▼▼▼
Context: an optimization exercise on an open-source flow, tuned for small area, a short achievable clock period and few clock cycles per item. The choices shown serve that exercise and are no tape-out recipe. In this exercise RTL edits were held to simulation tests only and were not proved equivalent to the original. No activity file was given, so power comes from the tool's default toggle rates.

// word_tokenizer_fnv1a_hasher_top
module word_tokenizer_fnv1a_hasher_top #(
  parameter int unsigned LENGTH_WIDTH = wtok_pkg::LENGTH_WIDTH_DEF
) (
  input  logic   clk,
  input  logic   rst,
  input  logic   byte_valid,
  output logic   byte_ready,
  input  wtok_pkg::byte_t  byte_data,
  output logic   token_valid,
  input  logic   token_ready,
  output wtok_pkg::token_t token_data
);
Size: about 65 I/O pins, roughly 6500 um2 of cells after synthesis.
==> flow/config.mk <==
export PLATFORM = sky130hd
export DESIGN_NAME = word_tokenizer_fnv1a_hasher_top
export DESIGN_NICKNAME = word_tokenizer_fnv1a_hasher_top
export VERILOG_FILES = /design/flow/design.v
export SDC_FILE = /design/flow/constraint.sdc
export NUM_CORES = 4
export LEC_CHECK = 0
export ABC_AREA = 1
export CAP_MARGIN = 20
export CORE_MARGIN = 2
export CORE_UTILIZATION = 40
export CTS_BUF_LIST = sky130_fd_sc_hd__clkbuf_8
export CTS_CLUSTER_SIZE = 20
export PLACE_DENSITY = 0.8
export SETUP_SLACK_MARGIN = 2.6
export SLEW_MARGIN = 20
==> flow/constraint.sdc <==
create_clock -name core_clock -period 6.5 [get_ports {clk}]
set_input_delay 1.3000 -clock core_clock [delete_from_list [all_inputs] [get_ports {clk}]]
set_output_delay 1.3000 -clock core_clock [all_outputs]
set_load 0.01 [all_outputs]
standard.sh (not shown) runs the stock make flow with config.mk's settings and CLKGATE_MAP_FILE= SYNTH_SCRIPT=/design/flow/synth_recipe.tcl, a recipe that flattens the netlist after the stock synthesis.
==> flow/flow/run.sh <==
#!/bin/bash
# Layout flow: the standard flow, with two changes between its steps.
#  1. After the standard synthesis, flow/fapol.py re-chooses the polarity of
#     each full adder cell (a full adder is self-dual) to drop the inverters
#     that Yosys's adder extraction leaves between them, and turns an xor2
#     with one inverted input into an xnor2 (or back). Registers and all
#     other cells are untouched.
#  2. Ports are buffered with sky130_fd_sc_hd__buf_1 instead of the
#     flow's default buffer cell (every port still gets its own buffer).
# Each tool's output goes to a log file of its own in this folder.
set -euo pipefail
R=orfs/results/sky130hd/word_tokenizer_fnv1a_hasher_top/base
bash standard.sh synth > 1_standard_synth.log 2>&1
cp $R/1_2_yosys.v 1_2_yosys.standard.v
python3 flow/fapol.py 1_2_yosys.standard.v $R/1_2_yosys.v > 2_fapol.log 2>&1
touch $R/1_2_yosys.v
bash standard.sh BUFFER_PORTS_ARGS="-buffer_cell sky130_fd_sc_hd__buf_1" finish > 3_standard_finish.log 2>&1
Other scripts of this flow, unchanged in this note and not shown: flow/flow/fapol.py
The starting point finished with timing, DRC and antenna clean.
Testbench counts at the start, summed over its fixed seeds: cycles 24,016, bytes 24,000.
▲▲▲
### What the exercise asks
Please give every entry again, precisely as it appears.

### Solution to the problem
Context: an optimization exercise on an open-source flow, tuned for small area, a short achievable clock period and few clock cycles per item. The choices shown serve that exercise and are no tape-out recipe. In this exercise RTL edits were held to simulation tests only and were not proved equivalent to the original. No activity file was given, so power comes from the tool's default toggle rates.

// word_tokenizer_fnv1a_hasher_top
module word_tokenizer_fnv1a_hasher_top #(
  parameter int unsigned LENGTH_WIDTH = wtok_pkg::LENGTH_WIDTH_DEF
) (
  input  logic   clk,
  input  logic   rst,
  input  logic   byte_valid,
  output logic   byte_ready,
  input  wtok_pkg::byte_t  byte_data,
  output logic   token_valid,
  input  logic   token_ready,
  output wtok_pkg::token_t token_data
);
Size: about 65 I/O pins, roughly 6500 um2 of cells after synthesis.
==> flow/config.mk <==
export PLATFORM = sky130hd
export DESIGN_NAME = word_tokenizer_fnv1a_hasher_top
export DESIGN_NICKNAME = word_tokenizer_fnv1a_hasher_top
export VERILOG_FILES = /design/flow/design.v
export SDC_FILE = /design/flow/constraint.sdc
export NUM_CORES = 4
export LEC_CHECK = 0
export ABC_AREA = 1
export CAP_MARGIN = 20
export CORE_MARGIN = 2
export CORE_UTILIZATION = 40
export CTS_BUF_LIST = sky130_fd_sc_hd__clkbuf_8
export CTS_CLUSTER_SIZE = 20
export PLACE_DENSITY = 0.8
export SETUP_SLACK_MARGIN = 2.6
export SLEW_MARGIN = 20
==> flow/constraint.sdc <==
create_clock -name core_clock -period 6.5 [get_ports {clk}]
set_input_delay 1.3000 -clock core_clock [delete_from_list [all_inputs] [get_ports {clk}]]
set_output_delay 1.3000 -clock core_clock [all_outputs]
set_load 0.01 [all_outputs]
standard.sh (not shown) runs the stock make flow with config.mk's settings and CLKGATE_MAP_FILE= SYNTH_SCRIPT=/design/flow/synth_recipe.tcl, a recipe that flattens the netlist after the stock synthesis.
==> flow/flow/run.sh <==
#!/bin/bash
# Layout flow: the standard flow, with two changes between its steps.
#  1. After the standard synthesis, flow/fapol.py re-chooses the polarity of
#     each full adder cell (a full adder is self-dual) to drop the inverters
#     that Yosys's adder extraction leaves between them, and turns an xor2
#     with one inverted input into an xnor2 (or back). Registers and all
#     other cells are untouched.
#  2. Ports are buffered with sky130_fd_sc_hd__buf_1 instead of the
#     flow's default buffer cell (every port still gets its own buffer).
# Each tool's output goes to a log file of its own in this folder.
set -euo pipefail
R=orfs/results/sky130hd/word_tokenizer_fnv1a_hasher_top/base
bash standard.sh synth > 1_standard_synth.log 2>&1
cp $R/1_2_yosys.v 1_2_yosys.standard.v
python3 flow/fapol.py 1_2_yosys.standard.v $R/1_2_yosys.v > 2_fapol.log 2>&1
touch $R/1_2_yosys.v
bash standard.sh BUFFER_PORTS_ARGS="-buffer_cell sky130_fd_sc_hd__buf_1" finish > 3_standard_finish.log 2>&1
Other scripts of this flow, unchanged in this note and not shown: flow/flow/fapol.py
The starting point finished with timing, DRC and antenna clean.
Testbench counts at the start, summed over its fixed seeds: cycles 24,016, bytes 24,000.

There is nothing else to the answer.